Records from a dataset

## src/hw/rtl/vmt_pkg.sv

```systemverilog
`timescale 1ns / 1ps
// ----------------------------------------------------------------------------
// vmt_pkg: shared types and constants
// Widths of the coordinate datapath and the records passed between cells.
// ----------------------------------------------------------------------------
package vmt_pkg;
    localparam int CW      = 32;            // coordinate width
    localparam int SW      = CW - 1;        // step width
    localparam int MW      = CW + 1;        // magnitude of a difference
    localparam int SQW     = 2 * MW + 1;    // sum of squares
    localparam int RW      = MW;            // root width
    localparam int NUMW    = MW + SW;       // dividend width
    localparam int QW      = NUMW;          // quotient width

    // Record passed down the root chain
    typedef struct packed {
        logic [CW-1:0]  cur_x;
        logic [CW-1:0]  cur_y;
        logic [CW-1:0]  target_x;
        logic [CW-1:0]  target_y;
        logic [SW-1:0]  step;
        logic [MW-1:0]  mx;
        logic [MW-1:0]  my;
        logic           nx;
        logic           ny;
        logic [SQW-1:0] sq;     // remaining radicand
        logic [RW-1:0]  root;   // root bits found so far
    } root_rec_t;

    // Record passed down the divider chain
    typedef struct packed {
        logic [CW-1:0]   cur_x;
        logic [CW-1:0]   cur_y;
        logic [CW-1:0]   target_x;
        logic [CW-1:0]   target_y;
        logic            nx;
        logic            ny;
        logic            reached;
        logic [RW-1:0]   len;
        logic [NUMW-1:0] num_x;
        logic [NUMW-1:0] num_y;
        logic [RW:0]     rem_x;
        logic [RW:0]     rem_y;
    } div_rec_t;
endpackage

```

## src/hw/rtl/vmt_root_cell.sv

```systemverilog
`timescale 1ns / 1ps
// ----------------------------------------------------------------------------
// vmt_root_cell: one root bit
// Settles one bit of the integer square root, using the restoring method.
// ----------------------------------------------------------------------------
module vmt_root_cell
    import vmt_pkg::*;
(
    input  logic      clk,
    input  logic      rst_n,
    input  logic      adv,
    input  logic [6:0] bit_pos,
    input  logic      in_valid,
    input  root_rec_t in_rec,
    output logic      out_valid,
    output root_rec_t out_rec
);
    logic      valid_reg;
    root_rec_t rec_reg;
    root_rec_t rec_next;
    logic [SQW+1:0] trial;
    logic [SQW+1:0] rootw;

    // Try root | bit; subtract (2*root*2^b + 2^2b) from remaining radicand
    always_comb
    begin
        rec_next = in_rec;
        rootw = {{(SQW+2-RW){1'b0}}, in_rec.root};
        trial = (rootw << (bit_pos + 7'd1)) + ((SQW+2)'(1) << (2 * bit_pos));
        if (trial <= {2'b00, in_rec.sq})
        begin
            rec_next.sq   = SQW'({2'b00, in_rec.sq} - trial);
            rec_next.root = in_rec.root | (RW'(1) << bit_pos);
        end
    end

    // Advance the stage
    always_ff @(posedge clk or negedge rst_n)
    begin
        if (!rst_n)
            valid_reg <= 1'b0;
        else if (adv)
            valid_reg <= in_valid;
    end

    always_ff @(posedge clk)
    begin
        if (adv)
            rec_reg <= rec_next;
    end

    assign out_valid = valid_reg;
    assign out_rec   = rec_reg;
endmodule

```

## config.mk

```make
export PLATFORM = sky130hd
export DESIGN_NAME = vmt_root_cell
export DESIGN_NICKNAME = d
export VERILOG_FILES = /design/src/hw/rtl/vmt_pkg.sv /design/src/hw/rtl/vmt_root_cell.sv
export SDC_FILE = /design/constraint.sdc
export NUM_CORES = 1
export LEC_CHECK = 0
export ABC_AREA = 1
export BUFFER_PORTS_ARGS = -buffer_cell sky130_fd_sc_hd__buf_2
export CORE_AREA = 2 2 262 264
export CTS_CLUSTER_SIZE = 12
export DETAILED_ROUTE_END_ITERATION = 12
export DIE_AREA = 0 0 264 266
export GPL_TIMING_DRIVEN = 0
export PLACE_DENSITY = 0.67
export SYNTH_ARGS = -nofsm -noshare
export SYNTH_HDL_FRONTEND = slang
export SYNTH_SLANG_ARGS = --single-unit
```

## constraint.sdc

```tcl
create_clock -name clk -period 1.19 [get_ports clk]
set_clock_uncertainty 0.15 [all_clocks]
set_input_delay 0.0595 -clock clk [delete_from_list [all_inputs] [get_ports clk]]
set_output_delay 0.0595 -clock clk [all_outputs]
set_load 0.05 [all_outputs]
```

==> results of run 1 <==
sequential cells by signal, summed over array words and instances (netlist names):
register	count
out_rec	327
out_valid	1
how the worst min path moves through the flow:
stage | startpoint | end | slack, ns
6_report | adv | out_rec[107] | -0.21
5_1_grt | adv | out_rec[107] | -0.16
4_1_cts | adv | out_rec[231] | -0.16
3_5_place_dp | rst_n | out_valid | -0.30
3_3_place_gp | rst_n | out_valid | -0.30
2_1_floorplan | rst_n | out_valid | -0.39
power by group:
group	internal (mW)	switching [mW]	leakage, nW
Combinational	6.54	13.8	14.2
Clock	6.23	4.90	0.545
Sequential	14.2	0.395	3.21
Total	27.0	19.0	18.0
metal layers:
metal	share of wire (%)	wire length, um	up-vias	GRT usage (%)
li1	-	-	13600	-
met1	39	53200	14000	46.6
met2	45	61800	1566	60.5
met3	8.8	12000	339	7.12
met4	6.4	8760	12	20.3
met5	0.061	83	-	0
layout make-up:
cell class / instances / area [um2]
clock inverters: 15 / 124
flip-flops and latches: 328 / 9840
well taps: 882 / 1100
fillers: 6125 / 28100
plain buffers: 95 / 1150
repair buffers: 1185 / 8340
inverters: 514 / 1970
diodes: 10 / 25.0
multi-input cells: 2391 / 16100
clock buffers: 47 / 1010
cells in the final DEF, fill, tap and decap left out, types with 45 or more instances in the layout:
| cell | count |
|---|---|
| a21oi_1 | 171 |
| buf_2 | 668 |
| buf_4 | 183 |
| clkbuf_16 | 49 |
| dlygate4sd3_1 | 330 |
| edfxtp_1 | 327 |
| ha_1 | 117 |
| ha_4 | 46 |
| inv_1 | 455 |
| inv_2 | 50 |
| nand2_1 | 657 |
| nand2_2 | 97 |
| nand3_1 | 222 |
| nand4_1 | 142 |
| nor2_1 | 247 |
| nor2_2 | 62 |
| nor2_4 | 45 |
| o21ai_0 | 75 |
| o21ai_2 | 48 |
| xor2_1 | 57 |
repair_timing:
action | CTS | global route
buffers inserted | 145 | 34
setup endpoints to repair | 623 | 535
endpoints found under the hold margin | 432 | 103
gates resized for setup | 623 | 167
pin swaps | 183 | 106
gates cloned | 9 | 3
kinds of logic (layout without fill, tap and decap cells):
| group | after synthesis | in the layout | synth area share [%] |
|---|---|---|---|
| buffers and inverters | 616 | 1856 | 10.4 |
| adders and majority gates | 174 | 174 | 8.49 |
| AOI/OAI and AO/OA | 479 | 479 | 10.3 |
| muxes | 9 | 9 | 0.355 |
| DFF | 328 | 328 | 38.2 |
| xor gates and xnor gates | 114 | 114 | 3.95 |
| other | 0 | 10 | 0 |
| and+or+nand+nor | 1615 | 1615 | 28.3 |
per-stage QoR:
step / setup TNS [ns] / hold slack [ns]
floorplan: -422.65 / -0.386
global placement: -2278.59 / -0.300
detailed placement: -850.70 / -0.303
CTS: -552.64 / -0.160
global route: -601.96 / -0.158
finish: -557.28 / -0.207
==> impl_results.md, run 1 <==
- Clk buf depth: 3
- Unrepaired setup endpoints after global routing: true
- GRT overflow: 0
- CTS sink cnt: 328
- DIE WIDTH: 264 um
- Final Instance Area: between 30000 and 40000 um2
- Vias in the first global route: 28500
- Layout cell share with drive strength beyond 1: 34.5%
- Hold path cells: 1
- Die Y: 266 um
- CP Launch Type: input port
- Hold buffers post-CTS: 330
- Largest delay contributor family on the critical path: simple AND/OR/NAND/NOR gates
- 1st-pass router iterations: 6
- Layout area overhead: 54.2%
- Initial core utilization: 38.0%
- Worst R2R Path Depth: 1
- Clock slew at reported path FFs: 0.06 ns
- Initial DRC Count: 3587
- Final period util: 490%
- Worst EP arrival: 5.98 ns
- Worst Setup EP: out_rec[44]
- First-pass GRT wire length: between 150 and 200 mm
- Final core utilization: 58.6%
- Nets: 5065
- Final Hold Vio Count: 103
- #FFs+latches synth: 328
- RePlAce Congestion: around 1.1
- Mapped Cells: between 3000 and 4000
- Worst Slack Setup Final: -4.64 ns
- Total die area: approximately 70000 um2
- Vias: around 30000
- Largest cells by area after synthesis: edfxtp_1 38%, nand2_1 11%, ha_1 8.4%
- VDD IR max: between 0.0007 and 0.0008 V
- Minimum clock period: 5.83 ns
- CTS Root Cell: clkbuf_16
- Avg Inst Size Synth: 7.72 um2
- Failing checks: negative hold slack, negative setup slack
- R2r setup slk: 0.30 ns
- Routed WL: 136 mm
- Antenna violations before repair: 19
- # Max-Cap Violations: 0
- Status: finished with violations
- Place WS: -6.61 ns
- Synth Cell Area: 25700 um2
- CTS Buf Count: 38
- Hold Crit Class: input port to register
- Fin. max-slew vios: 0
- Worst R2R Start: out_valid
- Syn. warnings: 0
- Standard-cell rows: 96
- CP most frequent cell: nand2_2
- Worst-Skew Late Latency: 0.56 ns
- Max frequency: approximately 170 MHz
- Final ANT Viol Nets: 0
- Slowest stage cell, crit path: ha_4
- Syn Nets: 3847
- Worst slew margin: 50.0%
- CP Buf/Inv Count: 12
- Final setup vio count: 535
- Post-route DRC: 0
- CTS tree: yes
- # port buffers: 665
- GRT Util Overall: 37.2%
- H-tree Lvls: 2
- Area leader, netlist: edfxtp_1
- Critical Path Max Stage Delay: 0.30 ns
- Critical Path End Type: register
- Setup crit start: bit_pos[0]
- Worst EP required: 1.34 ns
- Top Ports: 666
- Type of the worst setup path: input port to register
- Placed Cells: 4884
- Pwr dens: 1160 nW/um2
- Fin Hold WS: -0.207 ns
- Async SR Flop Fraction: 0.305%
- Via density: 5.40
- CP Max Fanout: 7
- Seq/Total Area, Yosys: 38.2%
- Slew @ Worst Pin: 0.751 ns
- Pleak: 18.0 nW
- Synth top cells by count: 750 x nand2_1, 496 x inv_1, 327 x edfxtp_1, 322 x nor2_1, 256 x nand3_1
- Crit path depth: 47
- Total Power: around 46 mW
- Reg2reg end: out_valid
- Placed Area: 30500 um2
- Unique masters post-synth: 62
- Wirelength per Cell: 24.9 um
- EDFF count, synth: 327
- Synth top area share: 38.1%
- Core ar.: 67700 um2
- Post-DP HPWL: 108 mm
- Most frequent cell after synthesis: nand2_1
- Synth Flop Type: edfxtp_1
- Finished Layout Cells: ~5500
- Largest net degree at the start of global routing: 120
(Power assumes the default switching activity.)
==> run 2, diff against run 1 <==
--- a/config.mk
+++ b/config.mk
@@ -13,6 +13,7 @@
 export DIE_AREA = 0 0 264 266
 export GPL_TIMING_DRIVEN = 0
 export PLACE_DENSITY = 0.67
+export REMOVE_ABC_BUFFERS = 1
 export SYNTH_ARGS = -nofsm -noshare
 export SYNTH_HDL_FRONTEND = slang
 export SYNTH_SLANG_ARGS = --single-unit
==> impl_results.md, run 2 (synthesized netlist as in run 1, its figures left out) <==
- Status: finished with violations
- Failing checks: negative hold slack, negative setup slack
- CP Buf/Inv Count: 8 (-4)
- Number of fill cells: 5980 (-2.4%)
- Most common cell after layout, fill and taps aside: buf_2
- Post-route DRC: 0 (unchanged)
- Hold_sp: in_rec[41]
- Pwr dens: 1180 nW/um2 (+1.9%)
- CP Launch Type: input port
- Slew @ Worst Pin: 0.825 ns (+0.0744 ns)
- Slowest stage cell, crit path: nor4b_4
- Worst slew margin: 45.0% (-5.0 points)
- VDD IR max: 0.00111 V (+44%)
- GRT Util Overall: 38.7% (+1.5 points)
- Wirelength per Cell: 26.2 um (+5.5%)
- Max frequency: 172 MHz (+0.44%)
- Fin. max-slew vios: 0 (unchanged)
- Vias: 30400 (+3.0%)
- Reg2reg end: out_valid
- Fin Hold WS: -0.298 ns (-0.0904 ns)
- Critical Path Max Stage Delay: 0.49 ns (+0.19 ns)
- Routed WL: 143 mm (+5.2%)
- Worst EP arrival: 5.99 ns (about the same)
- Worst R2R Path Depth: 1 (unchanged)
- Setup TNS: -549.12 ns (+8.16 ns)
- Layout cell share with drive strength beyond 1: 36.6% (+2.1 points)
- Most frequent cells in the layout: 651 x buf_2, 558 x nand2_1, 456 x inv_1
- Layout area overhead: 58.5%
- Core ar.: 67700 um2 (unchanged)
- CTS Root Cell: clkbuf_16
- Total die area: 70200 um2 (unchanged)
- Critical Path End Type: register
- Largest delay contributor family on the critical path: simple AND/OR/NAND/NOR gates
- Hold Crit Class: input port to register
- Worst R2R Start: out_valid
- Final Hold Vio Count: 24 (-77%)
- Die Y: 266 um (unchanged)
- CTS sink cnt: 328 (unchanged)
- First-pass GRT wire length: 198 mm (+3.7%)
- Top Ports: 666 (unchanged)
- CP Max Fanout: 9 (+2)
- 1st-pass router iterations: 8 (+2)
- Final period util: 488% (-2.1 points)
- # Max-Cap Violations: 0 (unchanged)
- Pleak: 18.4 nW (+2.6%)
- CTS Buf Count: 39 (+2.6%)
- Worst EP required: 1.37 ns (+0.03 ns)
- Final setup vio count: 533 (-0.37%)
- RePlAce Congestion: 0.988 (-7.4%)
- Vias in the first global route: 29000 (+1.8%)
- Antenna violations before repair: 9 (-10)
- Clk buf depth: 3 (unchanged)
- Max reg flops: 327 (unchanged)
- Total Power: 48.2 mW (+4.7%)
- CP most frequent cell: nand3_1
- Standard-cell rows: 96 (unchanged)
- Hold path cells: 3 (+2)
- Clock slew at reported path FFs: 0.06 ns (about the same)
- Worst-Skew Late Latency: 0.59 ns (+0.03 ns)
- Via density: 5.58 (+3.2%)
- Worst hold endpoint: out_rec[41]
- R2r setup slk: 0.25 ns (-0.05 ns)
- DIE WIDTH: 264 um (unchanged)
- Post-DP HPWL: 103 mm (-4.1%)
- # port buffers: 665 (unchanged)
- GRT overflow: 0 (unchanged)
- Hold buffers post-CTS: 329 (-0.30%)
- Nets: 5058 (-0.14%)
- Final ANT Viol Nets: 0 (unchanged)
- H-tree Lvls: 2 (unchanged)
- Final core utilization: 60.2% (+1.6 points)
- Largest net degree at the start of global routing: 121 (+0.83%)
- Unrepaired setup endpoints after global routing: true
- CTS tree: yes
- Initial core utilization: 38.0% (unchanged)
- Minimum clock period: 5.81 ns (-0.0255 ns)
- Initial DRC Count: 3592 (+0.14%)
- Worst Slack Setup Final: -4.62 ns (+0.0255 ns)
- Type of the worst setup path: input port to register
[run 2: cell types whose count changed in the layout (fill, tap and decap cells not counted), moves of 13 or more]
cell	delta
nand2_1	-99
nand2_4	+56
nand2_2	+43
buf_4	+19
buf_2	-17
buf_6	-16
o21ai_0	+14
buf_8	-13
[run 2: worst max path at each step]
stage,to,cells past startpoint,from
2_1_floorplan,out_rec[69],33,bit_pos[2]
3_3_place_gp,out_rec[97],34,bit_pos[0]
3_5_place_dp,out_rec[97],38,bit_pos[0]
4_1_cts,out_rec[41],43,bit_pos[0]
5_1_grt,out_rec[41],44,bit_pos[0]
6_report,out_rec[41],32,bit_pos[0]
[run 2: per-stage QoR]
stage / worst slack [ns] / std cells / instance area (um2) / hold WS [ns]
3_3_place_gp: -12.46 / 4780 / 29400 / -0.308
3_5_place_dp: -9.22 / 4785 / 29600 / -0.308
4_1_cts: -4.29 / 5407 / 39400 / -0.306
6_report: -4.62 / 5455 / 40800 / -0.298
2_1_floorplan: -6.88 / 3233 / 25000 / -0.386
5_1_grt: -4.76 / 5455 / 40800 / -0.304
[run 2: area by class of cell]
cell class              instances  area [um2]  area share (%)
clock buffers                  47        1030            2.52
repair buffers               1246        9340            22.9
well taps                     882        1100            2.71
diodes                          1        2.50         0.00613
multi-input cells            2413       17200            42.2
repair inverters                4        32.5          0.0798
flip-flops and latches        328        9840            24.1
clock inverters                20         190           0.466
inverters                     514        2030            4.97
[run 2: power by group]
group,internal (mW),switching [mW]
clock,6.80,5.20
sequential,14.2,0.454
combinational,6.81,14.7
[run 2: per-layer routing]
layer	wire, um	part of all wire, %	track usage (%)
met1	52600	37	46.2
met2	64100	45	62.6
met3	15100	11	10.5
met4	11100	7.8	23.1
met5	39	0.027	0
[run 2: repair_timing]
action,4_1_cts,5_1_grt
pin swaps,183,75
endpoints found under the hold margin,433,31
gates cloned,36,4
resized for setup,741,236
buffers inserted,191,44
endpoints found under the setup margin,534,533
[run 2: worst min-delay path: stages]
cell and delay [ns]:
buf_2 0.12, nand2_4 0.06, nand2_4 0.08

> [TASK REQUIREMENTS]:
Looking at the data above, write out exactly the lines that start at the one containing "- H-tree Lvls: 2 (unchanged)" and end at the one containing "- Initial core utilization: 38.0% (unchanged)"; include both and nothing beyond.

> [EXERCISE ANSWER]:
- H-tree Lvls: 2 (unchanged)
- Final core utilization: 60.2% (+1.6 points)
- Largest net degree at the start of global routing: 121 (+0.83%)
- Unrepaired setup endpoints after global routing: true
- CTS tree: yes
- Initial core utilization: 38.0% (unchanged)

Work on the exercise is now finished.